[DATA PROVIDED]:
<file path="config.mk">
export PLATFORM = sky130hd
export DESIGN_NAME = btn_conditioner
export DESIGN_NICKNAME = d
export VERILOG_FILES = /design/src/rtl/btn_conditioner.sv
export SDC_FILE = /design/constraint.sdc
export NUM_CORES = 1
export LEC_CHECK = 0
export CAP_MARGIN = 25
export CORE_MARGIN = 5
export CORE_UTILIZATION = 55
export DETAILED_ROUTE_END_ITERATION = 6
export PLACE_DENSITY = 0.75
export SLEW_MARGIN = 20
export SYNTH_ARGS = -nofsm -noshare
export SYNTH_HDL_FRONTEND = slang
export SYNTH_SLANG_ARGS = --single-unit
</file>
<file path="constraint.sdc">
create_clock -name clk -period 2.8 [get_ports clk]
set_input_delay 0.56 -clock clk [delete_from_list [all_inputs] [get_ports clk]]
set_output_delay 0.56 -clock clk [all_outputs]
set_load 0.05 [all_outputs]
</file>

[DIRECTIONS FOR THIS TASK]: In the listing above, the line with "export SDC_FILE = /design/constraint.sdc" and every line after it must be set down word for word, and no other line.

[OUTPUT FOR THIS TASK]:
export SDC_FILE = /design/constraint.sdc
export NUM_CORES = 1
export LEC_CHECK = 0
export CAP_MARGIN = 25
export CORE_MARGIN = 5
export CORE_UTILIZATION = 55
export DETAILED_ROUTE_END_ITERATION = 6
export PLACE_DENSITY = 0.75
export SLEW_MARGIN = 20
export SYNTH_ARGS = -nofsm -noshare
export SYNTH_HDL_FRONTEND = slang
export SYNTH_SLANG_ARGS = --single-unit
</file>
<file path="constraint.sdc">
create_clock -name clk -period 2.8 [get_ports clk]
set_input_delay 0.56 -clock clk [delete_from_list [all_inputs] [get_ports clk]]
set_output_delay 0.56 -clock clk [all_outputs]
set_load 0.05 [all_outputs]
</file>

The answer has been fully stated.